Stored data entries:
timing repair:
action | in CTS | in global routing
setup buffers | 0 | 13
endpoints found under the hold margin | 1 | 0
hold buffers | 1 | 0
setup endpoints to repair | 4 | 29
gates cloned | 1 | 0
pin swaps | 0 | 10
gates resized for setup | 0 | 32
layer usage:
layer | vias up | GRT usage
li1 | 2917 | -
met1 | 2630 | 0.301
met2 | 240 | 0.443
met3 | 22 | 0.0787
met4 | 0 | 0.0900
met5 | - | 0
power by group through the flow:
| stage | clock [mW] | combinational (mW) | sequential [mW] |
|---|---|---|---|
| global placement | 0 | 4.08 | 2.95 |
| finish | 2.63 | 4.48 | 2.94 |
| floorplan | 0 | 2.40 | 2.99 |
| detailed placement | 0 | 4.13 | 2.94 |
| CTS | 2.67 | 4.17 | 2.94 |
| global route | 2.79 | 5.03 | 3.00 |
==> src/rtl/tcl_pkg.sv <==
// shared constants and types for the timer control logic
package tcl_pkg;
  // register addresses on the special function register bus
  localparam logic [7:0] ADDR_CTRL      = 8'h91;
  localparam logic [7:0] ADDR_RELOAD_LO = 8'h92;
  localparam logic [7:0] ADDR_RELOAD_HI = 8'h93;
  localparam logic [7:0] ADDR_COUNT_LO  = 8'h94;
  localparam logic [7:0] ADDR_COUNT_HI  = 8'h95;
  // field positions of the control register
  localparam int BIT_HIGH_FLAG  = 7;
  localparam int BIT_LOW_FLAG   = 6;
  localparam int BIT_LOW_IRQ_EN = 5;
  localparam int BIT_CAPTURE_EN = 4;
  localparam int BIT_SPLIT      = 3;
  localparam int BIT_RUN        = 2;
  localparam int BIT_UNUSED     = 1;
  localparam int BIT_EXT_CLOCK  = 0;
  // reset values and fixed patterns
  localparam logic [7:0]  CTRL_RESET   = 8'h00;
  localparam logic [7:0]  BYTE_RESET   = 8'h00;
  localparam logic [7:0]  BYTE_MAX     = 8'hff;
  localparam logic [15:0] WORD_MAX     = 16'hffff;
  localparam logic [7:0]  READ_UNMAPPED = 8'h00;
  // prescaler ratios
  localparam int SYS_DIVIDE = 12;
  localparam int EXT_DIVIDE = 8;
  // control register image, bit 7 first
  typedef struct packed {
    logic high_overflow_flag;
    logic low_overflow_flag;
    logic low_byte_irq_enable;
    logic capture_mode_enable;
    logic split_mode_select;
    logic run_control;
    logic unused;
    logic ext_clock_select;
  } tcl_ctrl_t;
  // one bus access
  typedef struct packed {
    logic       wr;
    logic [7:0] addr;
    logic [7:0] wdata;
  } tcl_sfr_t;
endpackage

==> src/rtl/tcl_timer3_ctrl.sv <==
// 16-bit or dual 8-bit auto-reload timer with control/status register
//
// Operation
// - high byte wrap sets high overflow flag
// - 16-bit mode flag on full word wrap
// - enabled high flag raises interrupt request
// - low byte wrap sets low flag always
// - flags never cleared by hardware
// - low irq enable adds low overflow interrupts
// - bit 4 enables capture mode
// - split bit selects 16-bit or two 8-bit
// - run bit starts; clear halts 16-bit
// - split: run gates only high byte
// - bit 1 reads zero, writes ignored
// - ext select: sysclk/12 or ext/8 synced
// - split: ext select applies to both bytes
// - 16-bit wrap loads 16-bit reload value
// - split: each byte reloads its own
// - capture copies count, sets high flag
// - fast select bit counts system clock; 16-bit mode uses the low bit only
`timescale 1ns/1ps
module tcl_timer3_ctrl
  import tcl_pkg::*;
#(
  parameter int SYS_DIV = SYS_DIVIDE,
  parameter int EXT_DIV = EXT_DIVIDE
)(
  // clock and reset
  input  wire logic       I_CLOCK,
  input  wire logic       I_RST_N,
  // special function register bus
  input  wire logic [7:0] I_SFR_ADDR,
  input  wire logic       I_SFR_WR,
  input  wire logic [7:0] I_SFR_WDATA,
  output logic      [7:0] O_SFR_RDATA,
  // clock control bits held outside
  input  wire logic       I_HIGH_FAST_SEL,
  input  wire logic       I_LOW_FAST_SEL,
  // external oscillator pin
  input  wire logic       I_EXT_OSC,
  // interrupt system
  input  wire logic       I_TIMER_IRQ_EN,
  output logic            O_IRQ
);
  localparam int EXT_W = $clog2(EXT_DIV);
  localparam int SYS_W = $clog2(SYS_DIV);
  localparam logic [EXT_W-1:0] EXT_LAST = EXT_W'(EXT_DIV - 1);
  localparam logic [SYS_W-1:0] SYS_LAST = SYS_W'(SYS_DIV - 1);

  // elaboration-time refusal of ratios the prescalers cannot serve
  if (SYS_DIV < 2 || EXT_DIV < 2 || (EXT_DIV & (EXT_DIV - 1)) != 0)
  begin
    $error("divide ratios unsupported");
  end

  tcl_ctrl_t        ctrl_q;
  tcl_ctrl_t        ctrl_d;
  tcl_sfr_t         bus;
  logic [15:0]      count_q;
  logic [15:0]      count_d;
  logic [15:0]      reload_q;
  logic [15:0]      reload_d;
  logic [SYS_W-1:0] sys_cnt_q;
  logic [EXT_W-1:0] ext_cnt_q;
  logic [2:0]       osc_sync_q;
  logic [7:0]       rdata_q;
  logic             irq_q;

  assign bus = '{wr: I_SFR_WR, addr: I_SFR_ADDR, wdata: I_SFR_WDATA};

  // address decode
  wire wr_ctrl = bus.wr && (bus.addr == ADDR_CTRL);
  wire wr_rl_lo = bus.wr && (bus.addr == ADDR_RELOAD_LO);
  wire wr_rl_hi = bus.wr && (bus.addr == ADDR_RELOAD_HI);
  wire wr_cnt_lo = bus.wr && (bus.addr == ADDR_COUNT_LO);
  wire wr_cnt_hi = bus.wr && (bus.addr == ADDR_COUNT_HI);

  // prescaled ticks; the oscillator passes two flops before use
  wire osc_rise = osc_sync_q[1] && !osc_sync_q[2];
  wire sys_tick = (sys_cnt_q == SYS_LAST);
  // one tick per EXT_DIV rising edges of the synchronised oscillator
  wire ext_tick = osc_rise && (ext_cnt_q == EXT_LAST);
  wire slow_tick = ctrl_q.ext_clock_select ? ext_tick : sys_tick;
  wire lo_tick = I_LOW_FAST_SEL ? 1'b1 : slow_tick;
  wire hi_tick = I_HIGH_FAST_SEL ? 1'b1 : slow_tick;

  wire split = ctrl_q.split_mode_select;
  wire run = ctrl_q.run_control;
  // 16-bit mode counts on the low byte clock select
  wire inc16 = !split && run && lo_tick;
  wire inc_lo = split ? lo_tick : inc16;
  wire inc_hi = split && run && hi_tick;
  wire lo_ovf = inc_lo && (count_q[7:0] == BYTE_MAX);
  wire hi_ovf16 = inc16 && (count_q == WORD_MAX);
  wire hi_ovf8 = inc_hi && (count_q[15:8] == BYTE_MAX);
  wire hi_ovf = hi_ovf16 || hi_ovf8;
  wire cap_ev = ctrl_q.capture_mode_enable && ext_tick;
  wire [15:0] count_inc = count_q + 16'h0001;
  wire [7:0] lo_inc = count_q[7:0] + 8'h01;
  wire [7:0] hi_inc = count_q[15:8] + 8'h01;

  wire irq_d = I_TIMER_IRQ_EN && (ctrl_q.high_overflow_flag
    || (ctrl_q.low_byte_irq_enable && ctrl_q.low_overflow_flag));

  wire [7:0] rd_mux =
    (bus.addr == ADDR_CTRL)      ? ctrl_q :
    (bus.addr == ADDR_RELOAD_LO) ? reload_q[7:0] :
    (bus.addr == ADDR_RELOAD_HI) ? reload_q[15:8] :
    (bus.addr == ADDR_COUNT_LO)  ? count_q[7:0] :
    (bus.addr == ADDR_COUNT_HI)  ? count_q[15:8] : READ_UNMAPPED;

  // control register: hardware set wins over a software clear
  always_comb
  begin
    ctrl_d = ctrl_q;
    if (wr_ctrl)
      ctrl_d = tcl_ctrl_t'(bus.wdata);
    ctrl_d.unused = 1'b0;
    ctrl_d.high_overflow_flag = ctrl_d.high_overflow_flag
      || hi_ovf || cap_ev;
    ctrl_d.low_overflow_flag = ctrl_d.low_overflow_flag || lo_ovf;
  end

  // counter: software writes take precedence over counting
  always_comb
  begin
    count_d = count_q;
    if (hi_ovf16)
      count_d = reload_q;
    else if (inc16)
      count_d = count_inc;
    else
    begin
      if (lo_ovf)
        count_d[7:0] = reload_q[7:0];
      else if (inc_lo)
        count_d[7:0] = lo_inc;
      if (hi_ovf8)
        count_d[15:8] = reload_q[15:8];
      else if (inc_hi)
        count_d[15:8] = hi_inc;
    end
    if (wr_cnt_lo)
      count_d[7:0] = bus.wdata;
    if (wr_cnt_hi)
      count_d[15:8] = bus.wdata;
  end

  // reload: a capture beats a same-cycle software write
  always_comb
  begin
    reload_d = reload_q;
    if (wr_rl_lo)
      reload_d[7:0] = bus.wdata;
    if (wr_rl_hi)
      reload_d[15:8] = bus.wdata;
    if (cap_ev)
      reload_d = count_q;
  end

  always_ff @(posedge I_CLOCK or negedge I_RST_N)
  begin
    if (!I_RST_N)
      osc_sync_q <= 3'h0;
    else
      osc_sync_q <= {osc_sync_q[1:0], I_EXT_OSC};
  end

  always_ff @(posedge I_CLOCK or negedge I_RST_N)
  begin
    if (!I_RST_N)
    begin
      sys_cnt_q <= '0;
      ext_cnt_q <= '0;
    end
    else
    begin
      sys_cnt_q <= sys_tick ? '0 : sys_cnt_q + SYS_W'(1);
      if (osc_rise)
        ext_cnt_q <= ext_cnt_q + EXT_W'(1);
    end
  end

  always_ff @(posedge I_CLOCK or negedge I_RST_N)
  begin
    if (!I_RST_N)
    begin
      ctrl_q   <= tcl_ctrl_t'(CTRL_RESET);
      count_q  <= {BYTE_RESET, BYTE_RESET};
      reload_q <= {BYTE_RESET, BYTE_RESET};
    end
    else
    begin
      ctrl_q   <= ctrl_d;
      count_q  <= count_d;
      reload_q <= reload_d;
    end
  end

  always_ff @(posedge I_CLOCK or negedge I_RST_N)
  begin
    if (!I_RST_N)
    begin
      rdata_q <= READ_UNMAPPED;
      irq_q   <= 1'b0;
    end
    else
    begin
      rdata_q <= rd_mux;
      irq_q   <= irq_d;
    end
  end

  assign O_SFR_RDATA = rdata_q;
  assign O_IRQ = irq_q;
endmodule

Assignment: From the line that has "endpoints found under the hold margin | 1 | 0" through the line that has "localparam logic [7:0] ADDR_RELOAD_HI", copy every line exactly as it appears above, and leave out all others.

Reply:
endpoints found under the hold margin | 1 | 0
hold buffers | 1 | 0
setup endpoints to repair | 4 | 29
gates cloned | 1 | 0
pin swaps | 0 | 10
gates resized for setup | 0 | 32
layer usage:
layer | vias up | GRT usage
li1 | 2917 | -
met1 | 2630 | 0.301
met2 | 240 | 0.443
met3 | 22 | 0.0787
met4 | 0 | 0.0900
met5 | - | 0
power by group through the flow:
| stage | clock [mW] | combinational (mW) | sequential [mW] |
|---|---|---|---|
| global placement | 0 | 4.08 | 2.95 |
| finish | 2.63 | 4.48 | 2.94 |
| floorplan | 0 | 2.40 | 2.99 |
| detailed placement | 0 | 4.13 | 2.94 |
| CTS | 2.67 | 4.17 | 2.94 |
| global route | 2.79 | 5.03 | 3.00 |
==> src/rtl/tcl_pkg.sv <==
// shared constants and types for the timer control logic
package tcl_pkg;
  // register addresses on the special function register bus
  localparam logic [7:0] ADDR_CTRL      = 8'h91;
  localparam logic [7:0] ADDR_RELOAD_LO = 8'h92;
  localparam logic [7:0] ADDR_RELOAD_HI = 8'h93;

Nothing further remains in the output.